Il presidente e CEO di Sony Pictures, Tom Rothman, ha confermato che lo studio sta lavorando a un “reboot completamente nuovo” dell’universo cinematografico live-action di Spider-Man.
La decisione arriva dopo una serie di risultati deludenti al botteghino, fatta eccezione per la trilogia di Venom, che ha invece registrato incassi solidi.
Intervistato nel podcast The Town, Rothman ha smentito l’idea che il franchise sia destinato a fermarsi.
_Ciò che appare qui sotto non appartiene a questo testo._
Source: an optimization exercise on an open RTL-to-GDS flow (aim: small area, a short achievable clock period and few clock cycles per item). Production flows keep margins and buffers that such runs may drop.

==> inputs of run B <==
==> flow/design.v (excerpt) <==
module fp8_block_int8 (
    input  wire        clk,
    input  wire        rst,
    input  wire        in_valid,
    output wire        in_ready,
    input  wire        in_wr,       
    input  wire [5:0]  in_idx,      
    input  wire [63:0] in_data,     
    input  wire        in_fmt,      
    input  wire [1:0]  in_rmode,    
    input  wire [7:0]  in_scale,    
    input  wire        in_first,    
    output wire        out_valid,
    input  wire        out_ready,
    output wire [63:0] out_data,    
    output wire [7:0]  out_scale,   
    output wire [3:0]  out_fault    
);
Settings: LEC_CHECK=0, CAP_MARGIN=20, CORE_MARGIN=2, CORE_UTILIZATION=75, CTS_CLUSTER_DIAMETER=100, CTS_CLUSTER_SIZE=25, PLACE_DENSITY=0.85, SLEW_MARGIN=20; clock period 40.0 ns.
standard.sh (not shown) runs the stock make flow with config.mk's settings and CLKGATE_MAP_FILE= SYNTH_SCRIPT=/design/flow/synth_recipe.tcl, a recipe that flattens the netlist after the stock synthesis.
==> flow/flow/run.sh <==
#!/bin/bash
# Layout flow: the standard flow (standard.sh), run in two steps so that
# synthesis is exactly the standard one, with one change for the layout:
# the input and output port buffers are buf_2 cells (buffer_ports otherwise
# picks clkdlybuf4s50 delay cells). Each step's full output goes to its log.
set -euo pipefail
bash standard.sh synth > synth.log 2>&1
bash standard.sh "BUFFER_PORTS_ARGS=-buffer_cell sky130_fd_sc_hd__buf_2" finish > layout.log 2>&1
==> inputs of run F, as changes to run B <==
--- a/flow/design.v
+++ b/flow/design.v
@@ -390,17 +390,15 @@
             end
     end
     wire up_sr  = g[31];
     wire up_rne = frac[31] & ((|frac[30:7]) | ip[0]);
     wire up     = (rmode == 2'd0) ? up_rne :
                   (rmode == 2'd2) ? up_sr  : 1'b0;
     wire       sn = code[7];
-    wire [7:0] q0 = {sn, ip ^ {7{sn}}};
-    wire [7:0] q1 = q0 + 8'd1;
-    wire [7:0] qq = (up ^ sn) ? q1 : q0;
+    wire [7:0] qq = {sn, ip ^ {7{sn}}} + {7'b0, up ^ sn};
     assign q = kill ? 8'd0 : qq;
 endmodule
 module fp8_block_int8 (
     input  wire        clk,
     input  wire        rst,
     input  wire        in_valid,
     output wire        in_ready,
@@ -722,43 +720,40 @@
     wire [75:0] res = {p_flt, osc, qv};
     reg  [75:0] F [0:2];
     reg  [75:0] H;
     reg  [1:0]  wp;            
     reg  [1:0]  hc;            
     reg  [1:0]  qn;            
     reg         ov_r;          
-    reg         ovi;           
-    wire        pop  = ovi & out_ready;
+    wire        pop  = ov_r & out_ready;
     wire        push = issue_r;
     function automatic [1:0] inc3(input [1:0] x);
         inc3 = (x == 2'd2) ? 2'd0 : x + 2'd1;
     endfunction
-    wire [1:0]  nxt    = ovi ? inc3(hc) : hc;
-    wire [1:0]  qrem   = qn - {1'b0, ovi};          
+    wire [1:0]  nxt    = ov_r ? inc3(hc) : hc;
+    wire [1:0]  qrem   = qn - {1'b0, ov_r};         
     wire        nxt_ok = (qrem != 2'd0) || push;
     wire [75:0] nxt_v  = (qrem == 2'd0) ? res : F[nxt];
     assign room = ({1'b0, qn} + {2'b0, issue_r}) < 3'd3;
     always @(posedge clk) begin
         if (push)
             F[wp] <= res;
         H <= nxt_v;
         if (rst_r) begin
             wp   <= 2'd0;
             hc   <= 2'd0;
             qn   <= 2'd0;
             ov_r <= 1'b0;
-            ovi  <= 1'b0;
         end else begin
             if (push)
                 wp <= inc3(wp);
             if (pop)
                 hc <= inc3(hc);
             qn   <= qn + {1'b0, push} - {1'b0, pop};
-            ov_r <= !rst && nxt_ok && (!ovi || out_ready);
-            ovi  <= nxt_ok && (!ovi || out_ready);
+            ov_r <= !rst && nxt_ok && (!ov_r || out_ready);
         end
     end
     assign out_valid = ov_r;
     assign out_data  = H[63:0];
     assign out_scale = H[71:64];
     assign out_fault = H[75:72];
     wire [1:0] ph_n     = ph + 2'd1;
==> flow/run.sh (new file) <==
#!/bin/bash
# synth_recipe.tcl (not shown) runs the flow's synth.tcl, then flattens the netlist and writes it again
# the make line also repeats each setting of config.mk as NAME=value (left out here)
make -C /OpenROAD-flow-scripts/flow DESIGN_CONFIG=/design/flow/config.mk WORK_HOME=/design/flow/orfs CLKGATE_MAP_FILE= SYNTH_SCRIPT=/design/flow/synth_recipe.tcl finish
Settings changed: CORE_UTILIZATION 75 to 65, PLACE_DENSITY 0.85 to 0.75.
removed: flow/flow/run.sh
removed: flow/standard.sh
==> results.ini <==
[worst_setup_path]
worstPathArrival_ns=1.96
path_delay_family=buffers and inverters

[drt]
met2_length_um=184700

[run_status]
outcome=timing/DRC/antenna clean

[global_routing]
grt_pass1_wl_um=619500

[final_layout]
multi_input_area_share_pct=48.31
fin_nets=14690

[sta]
fmax_mhz=100.4

the above is filed under run F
Alla domanda se l’universo di Spider-Man tornerà sul grande schermo, il dirigente ha risposto senza esitazioni: sì, ma con un nuovo inizio e nuovi protagonisti.
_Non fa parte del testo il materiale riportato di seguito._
Background: an optimization exercise with open tools, aiming at small area, a short achievable clock period and few clock cycles per item. Do not read the settings as production practice.
The RTL was checked by simulation tests, not by an equivalence proof against the original design.
Power and IR drop assume default switching activity.

// mbcq_enc
module mbcq_enc #(
    parameter integer N  = 33,      
    parameter integer HQ = 2        
) (
    input  wire        clk,
    input  wire        rst,         
    input  wire        in_valid,
    output wire        in_ready,
    input  wire        in_last,     
    input  wire [1:0]  in_fmt,      
    input  wire [1:0]  in_k,        
    input  wire [31:0] in_elem,     
    output wire        out_valid,
    input  wire        out_ready,
    output wire        out_hdr,     
    output wire        out_last,    
    output wire [15:0] out_data
);
    localparam integer PW = (N > 32) ? 6 : 5;       
    localparam integer QW = (HQ > 2) ? 2 : 1;       
    function automatic [4:0] lzc23;      
        input [22:0] v;
        integer i;
        begin
            lzc23 = 5'd23;
            for (i = 0; i < 23; i = i + 1)
                if (v[i]) lzc23 = 5'd23 - i[4:0];
        end
    endfunction
    wire        i_f16  = (in_fmt == 2'd2);
    wire        i_b16  = (in_fmt == 2'd1);
    wire        i_s    = (i_f16 || i_b16) ? in_elem[15] : in_elem[31];
    wire [7:0]  i_ex   = i_f16 ? {3'b000, in_elem[14:10]} : i_b16 ? in_elem[14:7] : in_elem[30:23];
    wire [22:0] i_man  = i_f16 ? {in_elem[9:0], 13'h0} : i_b16 ? {in_elem[6:0], 16'h0} : in_elem[22:0];
    wire [4:0]  i_lz   = i_f16 ? lzc23({in_elem[9:0], 13'h0}) :
                         i_b16 ? lzc23({in_elem[6:0], 16'h0}) : lzc23(in_elem[22:0]);
    reg        rdy;               
    reg        busy;              
    reg        a_v, a_last, a_s, a_f16;
    reg [1:0]  a_k;
    reg [7:0]  a_ex;
    reg [22:0] a_man;
    reg [4:0]  a_lz;              
    assign in_ready = rdy;
    always @(posedge clk) begin
        a_s    <= i_s;
        a_ex   <= i_ex;
        a_man  <= i_man;
        a_lz   <= i_lz;
        a_f16  <= i_f16;
        a_k    <= in_k;
        a_last <= in_last;
        if (rst) a_v <= 1'b0;
        else     a_v <= in_valid & !busy;
    end
  ...
Size in the first run: ~3200 cells after synthesis, about 61 I/O pins, ~46000 sq um of cells after synthesis.
==> flow/config.mk <==
export PLATFORM = sky130hd
export DESIGN_NAME = mbcq_enc
export DESIGN_NICKNAME = mbcq_enc
export VERILOG_FILES = /design/flow/design.v
export SDC_FILE = /design/flow/constraint.sdc
export NUM_CORES = 4
export LEC_CHECK = 0
export CAP_MARGIN = 20
export CORE_MARGIN = 2
export CORE_UTILIZATION = 55
export CTS_BUF_LIST = sky130_fd_sc_hd__clkbuf_8
export CTS_CLUSTER_DIAMETER = 70
export CTS_CLUSTER_SIZE = 14
export PLACE_DENSITY = 0.65
export SLEW_MARGIN = 20
==> flow/constraint.sdc <==
create_clock -name core_clock -period 16.0 [get_ports {clk}]
set_input_delay 3.2000 -clock core_clock [delete_from_list [all_inputs] [get_ports {clk}]]
set_output_delay 3.2000 -clock core_clock [all_outputs]
set_load 0.01 [all_outputs]
standard.sh (not shown) runs the stock make flow with config.mk's settings and CLKGATE_MAP_FILE= SYNTH_SCRIPT=/design/flow/synth_recipe.tcl, a recipe that flattens the netlist after the stock synthesis.
==> flow/flow/run.sh <==
#!/bin/bash
# Own layout flow: the standard ORFS flow (standard.sh), with the ports
# buffered by a plain buffer instead of the delay-cell buffer ORFS picks.
# The make output goes to flow.log in the work folder; ORFS's own per-step
# logs stay under orfs/logs/.
set -euo pipefail
bash standard.sh \
  "BUFFER_PORTS_ARGS=-buffer_cell sky130_fd_sc_hd__buf_2" \
  SETUP_SLACK_MARGIN=11.5 \
  finish > flow.log 2>&1
The baseline produced a clean layout.
Testbench counts at the start, summed over its fixed seeds: cycles 377,501, items 363,761.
Secondo Rothman, la strategia punta anche a ricreare attesa nel pubblico: “Bisogna fare in modo che gli spettatori sentano la tua mancanza”, ha spiegato, sottolineando l’importanza di non saturare il mercato e non avere fretta.
I numeri deludenti del Sony Spider-Man Universe
L’universo cinematografico live-action di Sony dedicato ai personaggi legati a Spider-Man è partito bene nel 2018 con Venom, capace di incassare 856 milioni di dollari nel mondo.
Tuttavia, i titoli successivi non hanno replicato lo stesso successo, fino ad arrivare a Kraven - Il cacciatore che ha incassato appena 60 milioni a fronte di un budget superiore ai 100 milioni. Tutto ciò senza considerare neanche le valutazioni della critica.

Il rapporto con Marvel
Infine, Rothman ha parlato del suo rapporto con Kevin Feige, presidente dei Marvel Studios, elogiandone le capacità e affermando che “non bisogna mai scommettere contro Kevin Feige”, paragonandolo a un altro nome di peso di Hollywood come James Cameron.